Le patologie più comuni dei bambini prematuri

Le patologie maggiormente riscontrate nei bambini nati sotto le 27 settimane vedono al primo posto, con una incidenza del 43%, l’infezione Sepsi/meningite dopo le prime 72 ore di vita, l’emorragia intraventricolare nel 18,8% e una malformazione congenita nel 10,2%. Il percorso che svolgono i neonati pretermine dal momento della nascita alle dimissioni è spesso lungo.

“Tra quelli che nascono a 23-25 settimane il 48% viene dimesso dopo le 41 settimane di età post concezionale, e in casi più gravi anche dopo 5 mesi. Tra i nati tra le 26 e le 28 settimane la percentuale di dimissioni scende al 13% e vanno a casa dopo la 41esima settimana. Infine, tra i nati tra le 29 e le 31 settimane solo il 5% va a casa dopo le 41 settimane e il 64% viene dimesso prima del termine (alla 35esima settimana).

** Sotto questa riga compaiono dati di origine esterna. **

**src/hw/rtl/kedq_pkg.sv**
```systemverilog
package kedq_pkg;

  localparam int unsigned CodeW = 16;
  localparam int unsigned TimeW = 32;
  localparam int unsigned CntW  = 32;
  localparam int unsigned LeftW = 5;
  localparam int unsigned CfgIdxW = 2;

  // configuration register indexes
  localparam logic [CfgIdxW-1:0] CfgCodeMinus = 2'd0;
  localparam logic [CfgIdxW-1:0] CfgCodeMiddle = 2'd1;
  localparam logic [CfgIdxW-1:0] CfgCodePlus = 2'd2;
  localparam logic [CfgIdxW-1:0] CfgCodeKnob = 2'd3;

  localparam logic [CodeW-1:0] RstCodeMinus = 16'd108;
  localparam logic [CodeW-1:0] RstCodeMiddle = 16'd105;
  localparam logic [CodeW-1:0] RstCodePlus = 16'd106;
  localparam logic [CodeW-1:0] RstCodeKnob = 16'd103;

  localparam logic [CodeW-1:0] EvTypeKey = 16'h0001;
  localparam logic signed [31:0] EvValPress = 32'sd1;
  localparam logic signed [31:0] EvValRelease = 32'sd0;

  // source codes
  localparam logic [1:0] SrcMinus = 2'd0;
  localparam logic [1:0] SrcMiddle = 2'd1;
  localparam logic [1:0] SrcPlus = 2'd2;
  localparam logic [1:0] SrcKnob = 2'd3;

  localparam logic PhaseDown = 1'b0;
  localparam logic PhaseUp = 1'b1;

  typedef struct packed {
    logic [1:0]       source;
    logic             phase;
    logic [TimeW-1:0] time_ms;
  } entry_t;

  // decoded request from the front end to the ring
  typedef struct packed {
    logic   push;
    logic   pop;
    entry_t entry;
  } cmd_t;

endpackage

```
**src/hw/rtl/kedq_filter.sv**
```systemverilog
module kedq_filter (
  input  logic                                clk_i,
  input  logic                                rst_ni,
  input  logic                                start_i,
  input  logic                                req_type_i,
  input  logic [kedq_pkg::CodeW-1:0]          ev_type_i,
  input  logic [kedq_pkg::CodeW-1:0]          ev_code_i,
  input  logic signed [31:0]                  ev_value_i,
  input  logic [kedq_pkg::TimeW-1:0]          now_ms_i,
  input  logic                                cfg_we_i,
  input  logic [kedq_pkg::CfgIdxW-1:0]        cfg_idx_i,
  input  logic [kedq_pkg::CodeW-1:0]          cfg_data_i,
  output kedq_pkg::cmd_t                      cmd_o
);

  logic [kedq_pkg::CodeW-1:0] code_minus_q, code_middle_q, code_plus_q, code_knob_q;

  logic                       vld_q;
  logic                       req_q;
  logic [kedq_pkg::CodeW-1:0] type_q;
  logic [kedq_pkg::CodeW-1:0] code_q;
  logic signed [31:0]         value_q;
  logic [kedq_pkg::TimeW-1:0] now_q;

  logic       is_key;
  logic       is_edge_val;
  logic       hit;
  logic [1:0] src;

  always_ff @(posedge clk_i or negedge rst_ni) begin
    if (!rst_ni) begin
      code_minus_q  <= kedq_pkg::RstCodeMinus;
      code_middle_q <= kedq_pkg::RstCodeMiddle;
      code_plus_q   <= kedq_pkg::RstCodePlus;
      code_knob_q   <= kedq_pkg::RstCodeKnob;
    end else if (cfg_we_i) begin
      case (cfg_idx_i)
        kedq_pkg::CfgCodeMinus:  code_minus_q  <= cfg_data_i;
        kedq_pkg::CfgCodeMiddle: code_middle_q <= cfg_data_i;
        kedq_pkg::CfgCodePlus:   code_plus_q   <= cfg_data_i;
        kedq_pkg::CfgCodeKnob:   code_knob_q   <= cfg_data_i;
        default: ;
      endcase
    end
  end

  always_ff @(posedge clk_i or negedge rst_ni) begin
    if (!rst_ni) begin
      vld_q <= 1'b0;
    end else begin
      vld_q <= start_i;
    end
  end

  always_ff @(posedge clk_i) begin
    if (start_i) begin
      req_q   <= req_type_i;
      type_q  <= ev_type_i;
      code_q  <= ev_code_i;
      value_q <= ev_value_i;
      now_q   <= now_ms_i;
    end
  end

  assign is_key      = (type_q == kedq_pkg::EvTypeKey);
  assign is_edge_val = (value_q == kedq_pkg::EvValPress) ||
                       (value_q == kedq_pkg::EvValRelease);

  // first matching register wins on duplicate codes
  always_comb begin
    hit = 1'b1;
    src = kedq_pkg::SrcMinus;
    if (code_q == code_minus_q) begin
      src = kedq_pkg::SrcMinus;
    end else if (code_q == code_middle_q) begin
      src = kedq_pkg::SrcMiddle;
    end else if (code_q == code_plus_q) begin
      src = kedq_pkg::SrcPlus;
    end else if (code_q == code_knob_q) begin
      src = kedq_pkg::SrcKnob;
    end else begin
      hit = 1'b0;
    end
  end

  always_comb begin
    cmd_o.push          = vld_q && !req_q && is_key && is_edge_val && hit;
    cmd_o.pop           = vld_q && req_q;
    cmd_o.entry.source  = src;
    cmd_o.entry.phase   = (value_q == kedq_pkg::EvValPress) ? kedq_pkg::PhaseDown
                                                             : kedq_pkg::PhaseUp;
    cmd_o.entry.time_ms = now_q;
  end

endmodule

```
**src/hw/rtl/kedq_ring.sv**
```systemverilog
module kedq_ring #(
  parameter int unsigned QUEUE_DEPTH = 16
) (
  input  logic                         clk_i,
  input  logic                         rst_ni,
  input  kedq_pkg::cmd_t               cmd_i,
  output logic                         done_o,
  output logic                         out_valid_o,
  output logic [1:0]                   out_source_o,
  output logic                         out_phase_o,
  output logic [kedq_pkg::TimeW-1:0]   out_time_ms_o,
  output logic [kedq_pkg::LeftW-1:0]   entries_left_o,
  output logic [kedq_pkg::CntW-1:0]    drop_total_o
);

  localparam int unsigned AW = (QUEUE_DEPTH > 1) ? $clog2(QUEUE_DEPTH) : 1;
  localparam int unsigned CW = $clog2(QUEUE_DEPTH + 1);

  kedq_pkg::entry_t mem [QUEUE_DEPTH];
  kedq_pkg::entry_t rd_q;

  logic [AW-1:0]               oldest_q, oldest_d, oldest_inc;
  logic [CW-1:0]               fill_q, fill_d, fill_dec;
  logic [kedq_pkg::CntW-1:0]   cnt_q, cnt_d;
  logic [AW:0]                 sum;
  logic [AW-1:0]               slot;
  logic                        full;
  logic                        hit;
  logic [CW+kedq_pkg::LeftW-1:0] left_ext;

  logic                        done_q, hit_q;
  logic [kedq_pkg::LeftW-1:0]  left_q;
  logic [kedq_pkg::CntW-1:0]   drop_q;

  assign full       = (fill_q == CW'(QUEUE_DEPTH));
  assign oldest_inc = (oldest_q == AW'(QUEUE_DEPTH - 1)) ? '0 : oldest_q + 1'b1;
  assign sum        = {1'b0, oldest_q} + (AW + 1)'(fill_q);
  assign hit        = cmd_i.pop && (fill_q != '0);
  assign fill_dec   = fill_q - CW'(1);
  assign left_ext   = {{kedq_pkg::LeftW{1'b0}}, fill_dec};

  always_comb begin
    // when full the new word lands on the oldest slot
    if (full) begin
      slot = oldest_q;
    end else if (sum >= (AW + 1)'(QUEUE_DEPTH)) begin
      slot = AW'(sum - (AW + 1)'(QUEUE_DEPTH));
    end else begin
      slot = sum[AW-1:0];
    end
  end

  always_comb begin
    oldest_d = oldest_q;
    fill_d   = fill_q;
    cnt_d    = cnt_q;
    if (cmd_i.push) begin
      if (full) begin
        oldest_d = oldest_inc;
        if (cnt_q != '1) begin
          cnt_d = cnt_q + 1'b1;
        end
      end else begin
        fill_d = fill_q + 1'b1;
      end
    end else if (hit) begin
      oldest_d = oldest_inc;
      fill_d   = fill_dec;
    end
  end

  always_ff @(posedge clk_i or negedge rst_ni) begin
    if (!rst_ni) begin
      oldest_q <= '0;
      fill_q   <= '0;
      cnt_q    <= '0;
      done_q   <= 1'b0;
      hit_q    <= 1'b0;
      left_q   <= '0;
      drop_q   <= '0;
    end else begin
      oldest_q <= oldest_d;
      fill_q   <= fill_d;
      cnt_q    <= cnt_d;
      done_q   <= cmd_i.pop;
      hit_q    <= hit;
      left_q   <= hit ? left_ext[kedq_pkg::LeftW-1:0] : '0;
      drop_q   <= cnt_q;
    end
  end

  always_ff @(posedge clk_i) begin
    if (cmd_i.push) begin
      mem[slot] <= cmd_i.entry;
    end
    if (cmd_i.pop) begin
      rd_q <= mem[oldest_q];
    end
  end

  assign done_o         = done_q;
  assign out_valid_o    = hit_q;
  assign out_source_o   = hit_q ? rd_q.source : 2'd0;
  assign out_phase_o    = hit_q & rd_q.phase;
  assign out_time_ms_o  = hit_q ? rd_q.time_ms : '0;
  assign entries_left_o = left_q;
  assign drop_total_o   = drop_q;

  a_fill_bound: assert property (@(posedge clk_i) disable iff (!rst_ni)
    fill_q <= CW'(QUEUE_DEPTH))
    else $error("fill count above depth");

  a_valid_needs_done: assert property (@(posedge clk_i) disable iff (!rst_ni)
    out_valid_o |-> done_o)
    else $error("valid word without strobe");

  a_empty_left_zero: assert property (@(posedge clk_i) disable iff (!rst_ni)
    !hit_q |-> (left_q == '0))
    else $error("entries left nonzero on empty pop");

  a_overwrite_count: assert property (@(posedge clk_i) disable iff (!rst_ni)
    (cmd_i.push && full && cnt_q != '1) |=> (cnt_q == $past(cnt_q) + 1'b1))
    else $error("overwrite not counted");

  a_pop_shrinks: assert property (@(posedge clk_i) disable iff (!rst_ni)
    hit |=> (fill_q == $past(fill_q) - 1'b1))
    else $error("pop did not shrink the queue");

endmodule

```
**src/hw/rtl/key_event_drop_oldest_queue_core.sv**
```systemverilog
// Key event queue with drop-oldest overflow.
//
// Command channel: raise start_i with the request fields for one cycle per
// word. busy_o stays low, so a word is taken on every cycle that start_i is
// high. req_type_i = 0 offers a raw event: it is queued when it is a key
// press or release whose code matches one of the four code registers.
// req_type_i = 1 pops the oldest entry.
// Every pop gives one result word, marked by done_o for a single cycle, after
// the input register and then the ring update and registered entry read. A
// raw event gives no result. Throughput is one word per cycle.
// The receiver cannot stall: a result must be taken while done_o is high.
// When the ring is full a new entry overwrites the oldest one and
// drop_total_o counts up, saturating at all ones. Code registers are
// written through cfg_we_i/cfg_idx_i/cfg_data_i; the user must do so only
// while the queue is idle, as the block does not enforce it. Reset empties
// the queue, clears the drop count and loads the default codes; entry
// memory itself is not cleared.
module key_event_drop_oldest_queue_core #(
  parameter int unsigned QUEUE_DEPTH = 16
) (
  input  logic                               clk_i,
  input  logic                               rst_ni,
  input  logic                               start_i,
  output logic                               busy_o,
  input  logic                               req_type_i,
  input  logic [kedq_pkg::CodeW-1:0]         ev_type_i,
  input  logic [kedq_pkg::CodeW-1:0]         ev_code_i,
  input  logic signed [31:0]                 ev_value_i,
  input  logic [kedq_pkg::TimeW-1:0]         now_ms_i,
  input  logic                               cfg_we_i,
  input  logic [kedq_pkg::CfgIdxW-1:0]       cfg_idx_i,
  input  logic [kedq_pkg::CodeW-1:0]         cfg_data_i,
  output logic                               done_o,
  output logic                               out_valid_o,
  output logic [1:0]                         out_source_o,
  output logic                               out_phase_o,
  output logic [kedq_pkg::TimeW-1:0]         out_time_ms_o,
  output logic [kedq_pkg::LeftW-1:0]         entries_left_o,
  output logic [kedq_pkg::CntW-1:0]          drop_total_o
);

  kedq_pkg::cmd_t cmd;

  // one word per cycle, never held off
  assign busy_o = 1'b0;

  kedq_filter u_filter (
    .clk_i      (clk_i),
    .rst_ni     (rst_ni),
    .start_i    (start_i),
    .req_type_i (req_type_i),
    .ev_type_i  (ev_type_i),
    .ev_code_i  (ev_code_i),
    .ev_value_i (ev_value_i),
    .now_ms_i   (now_ms_i),
    .cfg_we_i   (cfg_we_i),
    .cfg_idx_i  (cfg_idx_i),
    .cfg_data_i (cfg_data_i),
    .cmd_o      (cmd)
  );

  kedq_ring #(
    .QUEUE_DEPTH (QUEUE_DEPTH)
  ) u_ring (
    .clk_i          (clk_i),
    .rst_ni         (rst_ni),
    .cmd_i          (cmd),
    .done_o         (done_o),
    .out_valid_o    (out_valid_o),
    .out_source_o   (out_source_o),
    .out_phase_o    (out_phase_o),
    .out_time_ms_o  (out_time_ms_o),
    .entries_left_o (entries_left_o),
    .drop_total_o   (drop_total_o)
  );

endmodule
```
===== config.mk =====
export PLATFORM = sky130hd
export DESIGN_NAME = serial_lcd_command_transmitter_unit
export DESIGN_NICKNAME = d
export VERILOG_FILES = /design/src/sv/lcdtx_pkg.sv /design/src/sv/lcdtx_apb.sv /design/src/sv/lcdtx_seq.sv /design/src/sv/serial_lcd_command_transmitter_unit.sv
export SDC_FILE = /design/constraint.sdc
export NUM_CORES = 1
export LEC_CHECK = 0
export BUFFER_PORTS_ARGS = -buffer_cell sky130_fd_sc_hd__buf_2
export CORE_ASPECT_RATIO = 1.75
export CORE_UTILIZATION = 30
export CTS_CLUSTER_SIZE = 25
export DETAILED_ROUTE_END_ITERATION = 8
export GPL_ROUTABILITY_DRIVEN = 0
export GPL_TIMING_DRIVEN = 0
export PLACE_DENSITY = 0.53
export SYNTH_ARGS = -nofsm -noshare
export SYNTH_HDL_FRONTEND = slang
export SYNTH_SLANG_ARGS = --single-unit
export TNS_END_PERCENT = 100

===== constraint.sdc =====
create_clock -name clk -period 5.6 [get_ports clk]
set_input_delay 0.84 -clock clk [delete_from_list [all_inputs] [get_ports clk]]
set_output_delay 0.84 -clock clk [all_outputs]
set_load 0.05 [all_outputs]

Passando poi all’allattamento, il medico dell’Ospedale pediatrico Bambino Gesù ricorda che “nelle Tin il 68% dei bambini nati tra le 22 e le 27 settimane viene dimesso con il latte artificiale esclusivo, il 5% con il latte materno esclusivo e il resto con forme miste tra latte articiale e materno. Purtroppo- rimarca il neonatologo- tra chi nasce prima della 32esima settimana solo il 14% viene dimesso con latte materno esclusivo, anche se i vantaggi dell’allattamento sullo sviluppo neuroevolutivo sono altissimi”. Quando si ricorre al ricovero in Tin? In genere sono tre i casi previsti: “Può essere determinato da un parto precipitoso pretermine, oppure in presenza di una diagnosi prenatale di malformazione, o ancora con un evento perinatale inatteso quale l’asfissia. Dietro questo campionario di bioingegneria c’è sempre un bambino- puntualizza il neonatologo- e per noi medici è difficile collocarci. La nostra è una formazione clinica, abbiamo una pressione medico-legale e solo alla fine ci rendiamo conto che dobbiamo affrontare i problemi relazionali con le famiglie e quelli bioetici relativi alle scelte da prendere. Il peso della nostra assistenza solo alla fine è epidemiologico”. 

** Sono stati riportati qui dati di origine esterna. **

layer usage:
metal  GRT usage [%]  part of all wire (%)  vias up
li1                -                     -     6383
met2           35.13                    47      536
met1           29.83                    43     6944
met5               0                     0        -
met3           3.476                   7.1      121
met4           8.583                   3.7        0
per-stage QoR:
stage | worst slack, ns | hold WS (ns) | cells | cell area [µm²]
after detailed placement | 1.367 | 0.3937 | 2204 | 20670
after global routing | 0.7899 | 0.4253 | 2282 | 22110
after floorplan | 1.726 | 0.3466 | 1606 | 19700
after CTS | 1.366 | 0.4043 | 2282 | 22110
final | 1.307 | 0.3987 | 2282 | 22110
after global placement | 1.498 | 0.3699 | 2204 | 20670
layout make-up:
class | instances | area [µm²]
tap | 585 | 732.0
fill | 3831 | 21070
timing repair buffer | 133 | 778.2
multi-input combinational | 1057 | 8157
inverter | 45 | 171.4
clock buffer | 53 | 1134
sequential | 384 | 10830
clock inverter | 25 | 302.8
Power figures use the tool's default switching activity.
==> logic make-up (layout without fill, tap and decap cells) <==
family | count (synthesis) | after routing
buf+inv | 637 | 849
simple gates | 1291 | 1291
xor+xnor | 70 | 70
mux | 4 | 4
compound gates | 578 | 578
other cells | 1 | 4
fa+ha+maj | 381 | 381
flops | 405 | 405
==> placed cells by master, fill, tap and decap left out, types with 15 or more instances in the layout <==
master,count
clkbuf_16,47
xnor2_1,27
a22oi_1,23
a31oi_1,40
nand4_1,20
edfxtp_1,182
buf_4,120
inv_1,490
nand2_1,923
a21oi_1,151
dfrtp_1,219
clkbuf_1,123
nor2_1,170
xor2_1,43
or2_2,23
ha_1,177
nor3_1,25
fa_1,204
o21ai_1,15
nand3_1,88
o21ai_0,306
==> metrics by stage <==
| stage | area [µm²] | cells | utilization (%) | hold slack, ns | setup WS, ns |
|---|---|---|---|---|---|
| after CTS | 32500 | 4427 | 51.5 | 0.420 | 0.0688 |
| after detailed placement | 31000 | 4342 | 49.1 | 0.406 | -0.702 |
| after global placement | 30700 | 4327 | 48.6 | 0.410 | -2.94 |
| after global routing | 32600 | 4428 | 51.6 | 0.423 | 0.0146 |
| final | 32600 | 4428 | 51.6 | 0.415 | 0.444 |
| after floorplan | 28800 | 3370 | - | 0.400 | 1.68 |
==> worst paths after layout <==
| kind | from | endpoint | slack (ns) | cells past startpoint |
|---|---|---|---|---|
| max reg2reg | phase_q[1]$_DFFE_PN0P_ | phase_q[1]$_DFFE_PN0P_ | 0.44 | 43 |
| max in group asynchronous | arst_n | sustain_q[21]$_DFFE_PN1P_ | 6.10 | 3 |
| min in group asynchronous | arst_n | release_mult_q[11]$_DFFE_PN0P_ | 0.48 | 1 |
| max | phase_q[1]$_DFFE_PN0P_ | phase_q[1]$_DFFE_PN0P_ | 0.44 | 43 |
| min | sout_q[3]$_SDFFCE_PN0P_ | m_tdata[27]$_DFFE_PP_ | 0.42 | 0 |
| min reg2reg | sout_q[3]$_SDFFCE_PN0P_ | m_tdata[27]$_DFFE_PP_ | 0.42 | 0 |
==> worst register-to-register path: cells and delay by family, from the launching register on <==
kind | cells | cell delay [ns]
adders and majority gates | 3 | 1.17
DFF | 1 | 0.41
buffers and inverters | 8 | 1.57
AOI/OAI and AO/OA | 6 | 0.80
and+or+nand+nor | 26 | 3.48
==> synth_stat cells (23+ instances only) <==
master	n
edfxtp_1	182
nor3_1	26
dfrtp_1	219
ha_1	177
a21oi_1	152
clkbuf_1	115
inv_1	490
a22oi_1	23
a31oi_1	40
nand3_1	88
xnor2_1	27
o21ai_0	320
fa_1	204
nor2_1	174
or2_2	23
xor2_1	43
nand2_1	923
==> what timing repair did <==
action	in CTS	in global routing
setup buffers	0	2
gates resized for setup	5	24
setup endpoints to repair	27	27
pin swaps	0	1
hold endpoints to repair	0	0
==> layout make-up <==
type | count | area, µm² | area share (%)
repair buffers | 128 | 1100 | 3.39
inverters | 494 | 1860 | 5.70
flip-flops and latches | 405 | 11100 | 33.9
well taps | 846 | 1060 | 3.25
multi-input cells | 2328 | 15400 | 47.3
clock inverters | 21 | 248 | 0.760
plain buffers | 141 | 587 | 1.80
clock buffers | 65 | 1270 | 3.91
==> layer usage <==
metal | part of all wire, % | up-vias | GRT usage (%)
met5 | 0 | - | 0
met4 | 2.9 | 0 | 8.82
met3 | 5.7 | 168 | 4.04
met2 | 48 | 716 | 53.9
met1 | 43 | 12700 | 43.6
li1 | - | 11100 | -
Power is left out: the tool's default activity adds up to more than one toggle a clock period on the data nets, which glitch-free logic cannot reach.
`src/design/sbps_pkg.sv`:
```
// -----------------------------------------------------------------------------
// sbps_pkg
// Shared types and constants for the sphere Brownian particle step unit.
// -----------------------------------------------------------------------------
`default_nettype none
package sbps_pkg;

   localparam int PARTICLES     = 1024;
   localparam int IDX_W         = $clog2(PARTICLES);
   localparam int FRACTION_BITS = 16;
   localparam int POS_W         = 28;
   localparam int TICK_W        = 26;
   localparam int CORDIC_STEPS  = 30;
   localparam int ITER_W        = 5;
   localparam int ANG_W         = 34;
   localparam int CXY_W         = 34;
   localparam int SQ_W          = 64;

   localparam logic [POS_W-1:0] POS_MAX = {1'b0, {(POS_W-1){1'b1}}};
   localparam logic [POS_W-1:0] POS_MIN = {1'b1, {(POS_W-1){1'b0}}};
   localparam logic signed [ANG_W-1:0] PI_Q30      = 34'sd3373259426;
   localparam logic signed [ANG_W-1:0] HALF_PI_Q30 = 34'sd1686629713;
   localparam logic [30:0] ONE_Q30 = 31'd1073741824;

   // configuration register indexes
   localparam logic [2:0] CSR_RADIUS_SQ   = 3'd0;
   localparam logic [2:0] CSR_INV_RADIUS  = 3'd1;
   localparam logic [2:0] CSR_THRESHOLD   = 3'd2;
   localparam logic [2:0] CSR_TICKS_RAD   = 3'd3;
   localparam logic [2:0] CSR_REINJECT_Z  = 3'd4;

   localparam logic OP_LOAD = 1'b0;
   localparam logic OP_STEP = 1'b1;

   typedef struct packed {
      logic                    opcode;
      logic [IDX_W-1:0]        particle;
      logic signed [POS_W-1:0] value_x;
      logic signed [POS_W-1:0] value_y;
      logic signed [POS_W-1:0] value_z;
      logic [31:0]             uniform_sample;
   } req_type;

   typedef struct packed {
      logic [IDX_W-1:0]        particle_out;
      logic signed [POS_W-1:0] pos_x;
      logic signed [POS_W-1:0] pos_y;
      logic signed [POS_W-1:0] pos_z;
      logic [TICK_W-1:0]       ticks_left;
      logic                    free_after;
      logic                    absorbed;
   } rsp_type;

   typedef struct packed {
      logic [55:0]             radius_sq;
      logic [31:0]             inverse_radius;
      logic [31:0]             absorb_threshold;
      logic [23:0]             ticks_per_radian;
      logic signed [POS_W-1:0] reinject_z;
   } cfg_type;

   // controller to datapath
   typedef struct packed {
      logic capture;     // latch request, issue memory read
      logic eval;        // latch memory data, compute new position
      logic square;      // square coordinates
      logic decide;      // sum and compare
      logic acos_setup;  // u from z0
      logic sqrt_step;   // root seed, then one root digit
      logic cordic_init;
      logic cordic_step;
      logic timer;       // tick product
      logic commit;      // write back and present result
      logic clear;       // zero one tick entry after reset
   } cmd_type;

   // datapath to controller
   typedef struct packed {
      logic is_load;
      logic is_bound;
      logic absorb;
      logic sqrt_last;
      logic cordic_last;
      logic clear_last;
   } sts_type;

   // atan(2^-i) in Q30
   function automatic logic [29:0] atan_q30(input logic [ITER_W-1:0] i);
      logic [29:0] r;
      begin
         r = '0;
         case (i)
            5'd0:  r = 30'd843314857;
            5'd1:  r = 30'd497837829;
            5'd2:  r = 30'd263043836;
            5'd3:  r = 30'd133525159;
            5'd4:  r = 30'd67021687;
            5'd5:  r = 30'd33543516;
            5'd6:  r = 30'd16775851;
            5'd7:  r = 30'd8388437;
            5'd8:  r = 30'd4194283;
            5'd9:  r = 30'd2097149;
            default: r = 30'd1 << (5'd30 - i);
         endcase
         return r;
      end
   endfunction

   function automatic logic [POS_W-1:0] sat_add(input logic [POS_W-1:0] a,
                                                input logic [POS_W-1:0] b);
      logic [POS_W:0] s;
      begin
         s = {a[POS_W-1], a} + {b[POS_W-1], b};
         if (s[POS_W] != s[POS_W-1]) begin
            return s[POS_W] ? POS_MIN : POS_MAX;
         end
         return s[POS_W-1:0];
      end
   endfunction

endpackage
`default_nettype wire

```
`src/design/sbps_ctrl.sv`:
```
// -----------------------------------------------------------------------------
// sbps_ctrl
// Sequencer for the particle step: memory read, boundary test, and the
// optional square-root plus CORDIC arccosine for absorbed particles.
// -----------------------------------------------------------------------------
`default_nettype none
module sbps_ctrl
   import sbps_pkg::*;
(
   input  wire logic    clock,
   input  wire logic    reset,
   input  wire logic    start,
   input  wire sts_type sts,
   output logic         busy,
   output cmd_type      cmd
);

   localparam logic [3:0] S_IDLE   = 4'd0;
   localparam logic [3:0] S_READ   = 4'd1;
   localparam logic [3:0] S_SQUARE = 4'd2;
   localparam logic [3:0] S_DECIDE = 4'd3;
   localparam logic [3:0] S_USETUP = 4'd4;
   localparam logic [3:0] S_SQRT   = 4'd5;
   localparam logic [3:0] S_CINIT  = 4'd6;
   localparam logic [3:0] S_CORDIC = 4'd7;
   localparam logic [3:0] S_TIMER  = 4'd8;
   localparam logic [3:0] S_COMMIT = 4'd9;
   localparam logic [3:0] S_CLEAR  = 4'd10;

   logic [3:0] state_ff, state_in;

   // next state and commands
   always_comb begin
      state_in = state_ff;
      cmd      = '0;
      unique case (state_ff)
         S_CLEAR: begin
            cmd.clear = 1'b1;
            if (sts.clear_last) begin
               state_in = S_IDLE;
            end
         end
         S_IDLE: begin
            if (start) begin
               cmd.capture = 1'b1;
               state_in    = S_READ;
            end
         end
         S_READ: begin
            cmd.eval = 1'b1;
            state_in = S_SQUARE;
         end
         S_SQUARE: begin
            if (sts.is_load || sts.is_bound) begin
               state_in = S_COMMIT;
            end else begin
               cmd.square = 1'b1;
               state_in   = S_DECIDE;
            end
         end
         S_DECIDE: begin
            cmd.decide = 1'b1;
            state_in   = S_USETUP;
         end
         S_USETUP: begin
            if (sts.absorb) begin
               cmd.acos_setup = 1'b1;
               state_in       = S_SQRT;
            end else begin
               state_in = S_COMMIT;
            end
         end
         S_SQRT: begin
            cmd.sqrt_step = 1'b1;
            if (sts.sqrt_last) begin
               state_in = S_CINIT;
            end
         end
         S_CINIT: begin
            cmd.cordic_init = 1'b1;
            state_in        = S_CORDIC;
         end
         S_CORDIC: begin
            cmd.cordic_step = 1'b1;
            if (sts.cordic_last) begin
               state_in = S_TIMER;
            end
         end
         S_TIMER: begin
            cmd.timer = 1'b1;
            state_in  = S_COMMIT;
         end
         S_COMMIT: begin
            cmd.commit = 1'b1;
            state_in   = S_IDLE;
         end
         default: state_in = S_IDLE;
      endcase
   end

   // hold state; start with the tick clearing pass
   always_ff @(posedge clock) begin
      if (reset) begin
         state_ff <= S_CLEAR;
      end else begin
         state_ff <= state_in;
      end
   end

   assign busy = (state_ff != S_IDLE);

endmodule
`default_nettype wire

```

Le novità cliniche nell’ambito della gestione dei nati prematuri devono scaturire dal contesto. “Le principali riguardano le metodiche di ventilazione e ossigenazione già nel momento della sala parto, per evitare lo stress da freddo. Si sta facendo, inoltre, uno sforzo nel favorire l’attaccamento madre-figlio con il contatto pelle a pelle e la marsupio terapia- aggiunge il responsabile del reparto di Tin dell’Ospedale pediatrico Bambino Gesù- spingendo all’allattamento materno, quale chiave fondamentale per ridurre i rischi delle malattie a distanza”.

La gestione migliore “parte quindi dalla conoscenza dello sviluppo polmonare- prosegue Dotta- prima delle 37 settimane il bambino non ha ancora programmato le unità respiratorie come adeguate per un buono scambio gassoso. Dove è presente il rischio di un parto pretermine la profilassi materna con gli steroidi è fondamentale. Il travaglio è un elemento importante, così come la placenta svolge un ruolo fondamentale. Lo sviluppo placentare- puntualizza il medico- è fonte di informazione sullo sviluppo uterino. Il rapporto tra il peso alla nascita e il peso placentare ci dà informazioni sul corretto sviluppo del neonato e ci fornisce prospettive sugli outcome futuri”. Il neonatologo si focalizza infine sul “ritardato clampaggio del cordone. Esistono delle linee guida della Sin che danno indicazioni su clampaggio e il milking del cordone ombelicale del neonato a termine e pretermine in tutti i casi di parto”.

L’importanza della prevenzione

Un’ultima riflessione sulla prevenzione. “Sono estremamente importanti i primi 1.000 giorni della nostra vita, che devono partire dal momento del nostro concepimento. Adesso stiamo andando ancora più indietro, guardando all’alimentazione materna e alla prevenzione delle infezioni della donna, non solo in gravidanza ma anche prima del concepimento. Questi- termina- sono i veri orizzonti da guardare per avere una prospettiva futura della prevenzione della prematurità”.